Once the line containing "c = 12'hFFF;" is found in the entries below, reproduce it and every line after it, stopping at and including the line containing "logic [DW-1:0] div_q, div_d;"; reproduce nothing else, and keep each line exact.

BEGIN

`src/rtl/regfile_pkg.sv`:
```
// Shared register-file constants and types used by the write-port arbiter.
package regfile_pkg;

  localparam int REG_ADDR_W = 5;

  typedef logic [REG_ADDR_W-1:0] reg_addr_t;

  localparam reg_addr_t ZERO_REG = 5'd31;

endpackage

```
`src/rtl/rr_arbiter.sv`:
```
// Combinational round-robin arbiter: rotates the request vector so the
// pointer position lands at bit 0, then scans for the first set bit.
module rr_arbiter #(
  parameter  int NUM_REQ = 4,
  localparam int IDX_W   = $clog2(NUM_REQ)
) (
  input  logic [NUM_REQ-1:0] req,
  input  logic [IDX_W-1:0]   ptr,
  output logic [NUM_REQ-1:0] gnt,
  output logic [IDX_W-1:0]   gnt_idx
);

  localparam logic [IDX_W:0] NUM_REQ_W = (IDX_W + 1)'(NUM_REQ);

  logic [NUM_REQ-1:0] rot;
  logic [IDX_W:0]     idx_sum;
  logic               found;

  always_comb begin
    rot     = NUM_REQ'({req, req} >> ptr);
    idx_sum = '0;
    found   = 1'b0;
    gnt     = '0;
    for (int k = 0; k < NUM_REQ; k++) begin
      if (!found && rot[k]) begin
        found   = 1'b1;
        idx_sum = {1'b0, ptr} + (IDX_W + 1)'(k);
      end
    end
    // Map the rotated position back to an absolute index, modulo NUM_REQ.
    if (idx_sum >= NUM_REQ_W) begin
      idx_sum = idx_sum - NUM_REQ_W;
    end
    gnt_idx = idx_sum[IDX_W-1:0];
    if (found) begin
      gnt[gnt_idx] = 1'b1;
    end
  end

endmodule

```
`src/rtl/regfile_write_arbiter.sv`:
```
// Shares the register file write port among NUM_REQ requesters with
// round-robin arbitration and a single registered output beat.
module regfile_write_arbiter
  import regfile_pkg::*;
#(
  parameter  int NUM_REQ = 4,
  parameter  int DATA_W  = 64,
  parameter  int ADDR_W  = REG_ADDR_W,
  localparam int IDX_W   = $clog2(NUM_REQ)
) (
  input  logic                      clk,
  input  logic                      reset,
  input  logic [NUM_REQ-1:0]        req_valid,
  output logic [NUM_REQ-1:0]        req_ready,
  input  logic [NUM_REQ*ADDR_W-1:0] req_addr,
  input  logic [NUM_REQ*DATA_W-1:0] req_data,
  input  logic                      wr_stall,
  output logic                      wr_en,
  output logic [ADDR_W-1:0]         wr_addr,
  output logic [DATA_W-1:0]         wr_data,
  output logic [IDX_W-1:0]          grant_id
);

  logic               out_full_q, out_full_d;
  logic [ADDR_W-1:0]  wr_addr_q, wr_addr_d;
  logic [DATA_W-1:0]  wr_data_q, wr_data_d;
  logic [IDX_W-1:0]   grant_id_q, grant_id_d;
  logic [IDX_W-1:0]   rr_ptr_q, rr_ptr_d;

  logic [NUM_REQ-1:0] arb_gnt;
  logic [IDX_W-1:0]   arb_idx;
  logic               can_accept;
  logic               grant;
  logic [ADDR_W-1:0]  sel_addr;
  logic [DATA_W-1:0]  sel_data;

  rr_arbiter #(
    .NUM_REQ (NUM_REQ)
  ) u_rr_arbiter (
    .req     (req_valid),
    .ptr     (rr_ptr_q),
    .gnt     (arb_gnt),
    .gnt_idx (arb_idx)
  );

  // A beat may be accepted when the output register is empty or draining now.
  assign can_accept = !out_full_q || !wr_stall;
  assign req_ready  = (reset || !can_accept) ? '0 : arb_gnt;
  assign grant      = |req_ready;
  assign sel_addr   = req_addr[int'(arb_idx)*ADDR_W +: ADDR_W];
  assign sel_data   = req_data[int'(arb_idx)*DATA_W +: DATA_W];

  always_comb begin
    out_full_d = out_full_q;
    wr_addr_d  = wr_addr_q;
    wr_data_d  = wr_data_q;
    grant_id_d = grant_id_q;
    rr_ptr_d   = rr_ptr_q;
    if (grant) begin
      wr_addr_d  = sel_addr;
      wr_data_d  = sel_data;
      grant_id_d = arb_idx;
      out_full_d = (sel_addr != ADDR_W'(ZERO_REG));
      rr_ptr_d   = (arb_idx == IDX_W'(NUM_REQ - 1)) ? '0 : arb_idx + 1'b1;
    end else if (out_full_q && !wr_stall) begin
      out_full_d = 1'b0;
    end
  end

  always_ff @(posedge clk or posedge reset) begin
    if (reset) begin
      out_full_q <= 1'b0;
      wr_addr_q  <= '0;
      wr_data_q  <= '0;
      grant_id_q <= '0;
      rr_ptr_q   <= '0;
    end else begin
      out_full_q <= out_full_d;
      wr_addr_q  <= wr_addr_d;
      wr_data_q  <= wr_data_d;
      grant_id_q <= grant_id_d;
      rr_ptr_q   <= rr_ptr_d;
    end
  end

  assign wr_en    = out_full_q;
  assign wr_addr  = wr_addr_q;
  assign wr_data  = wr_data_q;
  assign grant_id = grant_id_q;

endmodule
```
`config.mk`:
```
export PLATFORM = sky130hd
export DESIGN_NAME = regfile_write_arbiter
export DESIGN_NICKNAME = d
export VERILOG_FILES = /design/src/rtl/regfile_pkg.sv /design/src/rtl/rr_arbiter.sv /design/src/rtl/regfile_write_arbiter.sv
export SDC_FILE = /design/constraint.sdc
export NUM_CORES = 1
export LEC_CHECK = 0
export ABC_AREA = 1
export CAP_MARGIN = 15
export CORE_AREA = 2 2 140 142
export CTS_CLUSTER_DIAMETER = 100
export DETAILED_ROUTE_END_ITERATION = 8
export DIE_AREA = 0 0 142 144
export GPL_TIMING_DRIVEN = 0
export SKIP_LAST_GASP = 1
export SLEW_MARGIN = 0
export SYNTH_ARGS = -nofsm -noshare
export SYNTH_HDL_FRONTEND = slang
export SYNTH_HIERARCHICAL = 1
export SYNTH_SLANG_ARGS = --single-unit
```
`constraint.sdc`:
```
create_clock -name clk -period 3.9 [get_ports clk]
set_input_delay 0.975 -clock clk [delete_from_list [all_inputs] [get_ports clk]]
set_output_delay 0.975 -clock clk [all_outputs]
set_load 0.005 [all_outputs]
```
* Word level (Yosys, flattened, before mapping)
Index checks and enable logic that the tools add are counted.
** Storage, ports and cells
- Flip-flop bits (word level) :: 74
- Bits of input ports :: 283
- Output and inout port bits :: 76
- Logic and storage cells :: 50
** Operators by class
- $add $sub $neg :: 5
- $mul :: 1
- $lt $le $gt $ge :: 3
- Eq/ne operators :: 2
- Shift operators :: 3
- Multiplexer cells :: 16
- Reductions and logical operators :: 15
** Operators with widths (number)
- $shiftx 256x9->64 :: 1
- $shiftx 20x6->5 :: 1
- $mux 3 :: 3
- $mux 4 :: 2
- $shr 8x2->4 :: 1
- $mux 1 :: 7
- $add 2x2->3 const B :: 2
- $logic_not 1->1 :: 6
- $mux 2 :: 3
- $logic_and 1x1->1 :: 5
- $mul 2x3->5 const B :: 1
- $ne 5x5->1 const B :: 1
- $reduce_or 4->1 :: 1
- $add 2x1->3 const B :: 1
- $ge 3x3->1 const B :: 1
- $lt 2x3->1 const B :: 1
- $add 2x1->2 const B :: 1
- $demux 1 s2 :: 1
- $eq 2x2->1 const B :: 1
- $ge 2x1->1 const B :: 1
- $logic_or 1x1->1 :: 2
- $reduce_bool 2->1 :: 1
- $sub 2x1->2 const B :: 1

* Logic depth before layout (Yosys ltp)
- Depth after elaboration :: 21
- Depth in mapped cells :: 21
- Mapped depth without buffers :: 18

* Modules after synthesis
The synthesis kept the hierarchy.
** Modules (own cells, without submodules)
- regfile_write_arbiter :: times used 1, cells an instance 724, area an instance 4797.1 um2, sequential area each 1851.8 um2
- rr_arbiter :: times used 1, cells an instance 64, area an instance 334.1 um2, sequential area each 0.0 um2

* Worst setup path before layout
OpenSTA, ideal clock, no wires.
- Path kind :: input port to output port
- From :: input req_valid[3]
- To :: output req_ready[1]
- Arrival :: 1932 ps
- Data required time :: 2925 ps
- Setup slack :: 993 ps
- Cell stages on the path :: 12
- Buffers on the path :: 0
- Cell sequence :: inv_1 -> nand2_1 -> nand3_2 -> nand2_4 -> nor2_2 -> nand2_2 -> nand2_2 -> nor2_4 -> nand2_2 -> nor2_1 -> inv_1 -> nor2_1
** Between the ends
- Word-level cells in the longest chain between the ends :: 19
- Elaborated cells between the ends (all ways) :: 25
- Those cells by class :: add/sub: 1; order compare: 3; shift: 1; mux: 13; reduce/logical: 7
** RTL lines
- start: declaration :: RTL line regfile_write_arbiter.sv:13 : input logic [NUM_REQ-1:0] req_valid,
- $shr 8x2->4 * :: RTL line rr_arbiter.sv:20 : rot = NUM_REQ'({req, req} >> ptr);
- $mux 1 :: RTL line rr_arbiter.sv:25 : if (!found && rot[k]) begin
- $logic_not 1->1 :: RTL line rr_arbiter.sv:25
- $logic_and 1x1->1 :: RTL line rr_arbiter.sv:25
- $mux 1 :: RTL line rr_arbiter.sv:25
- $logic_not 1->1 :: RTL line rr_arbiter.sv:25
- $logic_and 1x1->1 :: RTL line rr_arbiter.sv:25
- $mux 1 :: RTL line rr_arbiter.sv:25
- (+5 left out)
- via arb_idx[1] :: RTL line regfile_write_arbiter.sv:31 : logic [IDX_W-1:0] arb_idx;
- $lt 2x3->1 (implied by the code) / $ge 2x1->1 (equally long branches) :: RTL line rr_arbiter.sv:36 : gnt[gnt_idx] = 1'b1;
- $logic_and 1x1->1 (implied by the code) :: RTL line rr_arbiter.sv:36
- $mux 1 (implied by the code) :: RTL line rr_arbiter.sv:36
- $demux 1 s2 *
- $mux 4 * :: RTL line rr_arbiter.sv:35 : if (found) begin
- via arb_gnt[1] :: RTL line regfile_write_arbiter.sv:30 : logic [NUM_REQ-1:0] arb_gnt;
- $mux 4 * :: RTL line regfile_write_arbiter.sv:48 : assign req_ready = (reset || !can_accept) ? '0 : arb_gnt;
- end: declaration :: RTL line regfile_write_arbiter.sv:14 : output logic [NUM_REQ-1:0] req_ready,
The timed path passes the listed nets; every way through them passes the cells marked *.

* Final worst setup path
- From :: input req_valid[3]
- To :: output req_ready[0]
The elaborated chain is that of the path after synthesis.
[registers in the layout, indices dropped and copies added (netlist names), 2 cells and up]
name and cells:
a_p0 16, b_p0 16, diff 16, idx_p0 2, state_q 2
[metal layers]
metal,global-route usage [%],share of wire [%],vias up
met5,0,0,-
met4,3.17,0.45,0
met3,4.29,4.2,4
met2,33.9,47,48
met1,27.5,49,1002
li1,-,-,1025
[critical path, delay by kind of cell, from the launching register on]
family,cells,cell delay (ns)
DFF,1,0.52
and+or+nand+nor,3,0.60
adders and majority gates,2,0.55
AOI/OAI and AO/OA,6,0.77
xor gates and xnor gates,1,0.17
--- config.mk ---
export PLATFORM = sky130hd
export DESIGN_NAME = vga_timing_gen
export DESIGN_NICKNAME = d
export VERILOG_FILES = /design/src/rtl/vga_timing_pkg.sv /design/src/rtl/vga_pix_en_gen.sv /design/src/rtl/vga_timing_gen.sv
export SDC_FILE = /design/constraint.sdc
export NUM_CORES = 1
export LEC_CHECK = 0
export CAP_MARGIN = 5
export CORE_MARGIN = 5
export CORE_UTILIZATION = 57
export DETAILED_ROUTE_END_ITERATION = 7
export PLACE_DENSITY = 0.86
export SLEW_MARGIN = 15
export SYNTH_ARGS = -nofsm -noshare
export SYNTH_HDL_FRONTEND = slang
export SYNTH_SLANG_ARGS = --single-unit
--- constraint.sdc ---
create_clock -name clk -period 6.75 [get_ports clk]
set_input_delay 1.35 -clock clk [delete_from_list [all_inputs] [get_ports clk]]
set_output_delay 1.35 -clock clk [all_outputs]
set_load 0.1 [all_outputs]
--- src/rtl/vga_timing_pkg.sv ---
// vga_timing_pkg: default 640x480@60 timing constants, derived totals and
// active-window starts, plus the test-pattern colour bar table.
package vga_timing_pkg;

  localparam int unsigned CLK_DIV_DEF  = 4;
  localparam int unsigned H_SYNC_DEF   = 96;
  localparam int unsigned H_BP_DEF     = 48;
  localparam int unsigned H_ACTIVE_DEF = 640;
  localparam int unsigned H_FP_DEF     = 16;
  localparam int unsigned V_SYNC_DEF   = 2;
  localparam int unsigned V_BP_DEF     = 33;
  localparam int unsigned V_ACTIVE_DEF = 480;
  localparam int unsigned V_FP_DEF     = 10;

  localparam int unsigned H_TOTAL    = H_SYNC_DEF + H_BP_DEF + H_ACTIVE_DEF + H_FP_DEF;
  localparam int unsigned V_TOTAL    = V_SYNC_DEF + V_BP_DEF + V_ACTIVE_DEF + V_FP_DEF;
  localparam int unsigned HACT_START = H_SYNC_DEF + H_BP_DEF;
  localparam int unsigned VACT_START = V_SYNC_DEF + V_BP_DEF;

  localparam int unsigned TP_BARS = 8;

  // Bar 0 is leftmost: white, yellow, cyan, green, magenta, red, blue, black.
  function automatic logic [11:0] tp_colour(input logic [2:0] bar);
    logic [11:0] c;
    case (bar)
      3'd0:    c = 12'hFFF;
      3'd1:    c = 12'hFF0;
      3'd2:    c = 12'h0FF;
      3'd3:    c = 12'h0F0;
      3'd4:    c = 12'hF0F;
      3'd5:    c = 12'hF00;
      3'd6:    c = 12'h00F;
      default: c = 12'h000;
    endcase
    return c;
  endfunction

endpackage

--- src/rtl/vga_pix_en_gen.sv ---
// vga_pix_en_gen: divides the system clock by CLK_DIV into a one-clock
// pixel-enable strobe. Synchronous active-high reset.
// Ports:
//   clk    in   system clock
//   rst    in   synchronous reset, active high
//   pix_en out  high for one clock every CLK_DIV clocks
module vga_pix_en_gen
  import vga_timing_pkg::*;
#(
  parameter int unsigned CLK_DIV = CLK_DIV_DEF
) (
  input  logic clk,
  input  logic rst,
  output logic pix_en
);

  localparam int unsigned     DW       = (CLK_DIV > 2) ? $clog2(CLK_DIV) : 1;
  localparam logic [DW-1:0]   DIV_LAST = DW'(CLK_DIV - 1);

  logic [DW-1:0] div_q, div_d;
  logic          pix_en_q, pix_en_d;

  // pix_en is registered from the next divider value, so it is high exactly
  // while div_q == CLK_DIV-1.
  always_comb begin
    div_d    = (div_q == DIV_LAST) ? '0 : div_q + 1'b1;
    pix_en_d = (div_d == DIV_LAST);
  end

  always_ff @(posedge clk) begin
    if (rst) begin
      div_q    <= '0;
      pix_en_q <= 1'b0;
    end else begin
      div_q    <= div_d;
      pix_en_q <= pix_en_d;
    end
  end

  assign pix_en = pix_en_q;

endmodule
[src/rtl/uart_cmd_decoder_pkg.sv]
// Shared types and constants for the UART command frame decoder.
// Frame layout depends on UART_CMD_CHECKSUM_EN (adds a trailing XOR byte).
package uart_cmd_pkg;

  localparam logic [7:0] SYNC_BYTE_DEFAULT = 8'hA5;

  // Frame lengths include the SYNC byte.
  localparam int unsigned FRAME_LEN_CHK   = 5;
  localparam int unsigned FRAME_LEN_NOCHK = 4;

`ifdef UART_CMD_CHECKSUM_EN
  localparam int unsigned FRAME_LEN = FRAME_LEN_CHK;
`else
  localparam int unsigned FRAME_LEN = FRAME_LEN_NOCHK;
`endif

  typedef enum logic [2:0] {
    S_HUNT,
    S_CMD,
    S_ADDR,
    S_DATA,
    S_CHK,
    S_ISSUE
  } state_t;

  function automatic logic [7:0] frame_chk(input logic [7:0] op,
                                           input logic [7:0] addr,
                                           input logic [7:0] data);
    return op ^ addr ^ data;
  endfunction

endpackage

END

Solved exercise:
      3'd0:    c = 12'hFFF;
      3'd1:    c = 12'hFF0;
      3'd2:    c = 12'h0FF;
      3'd3:    c = 12'h0F0;
      3'd4:    c = 12'hF0F;
      3'd5:    c = 12'hF00;
      3'd6:    c = 12'h00F;
      default: c = 12'h000;
    endcase
    return c;
  endfunction

endpackage

--- src/rtl/vga_pix_en_gen.sv ---
// vga_pix_en_gen: divides the system clock by CLK_DIV into a one-clock
// pixel-enable strobe. Synchronous active-high reset.
// Ports:
//   clk    in   system clock
//   rst    in   synchronous reset, active high
//   pix_en out  high for one clock every CLK_DIV clocks
module vga_pix_en_gen
  import vga_timing_pkg::*;
#(
  parameter int unsigned CLK_DIV = CLK_DIV_DEF
) (
  input  logic clk,
  input  logic rst,
  output logic pix_en
);

  localparam int unsigned     DW       = (CLK_DIV > 2) ? $clog2(CLK_DIV) : 1;
  localparam logic [DW-1:0]   DIV_LAST = DW'(CLK_DIV - 1);

  logic [DW-1:0] div_q, div_d;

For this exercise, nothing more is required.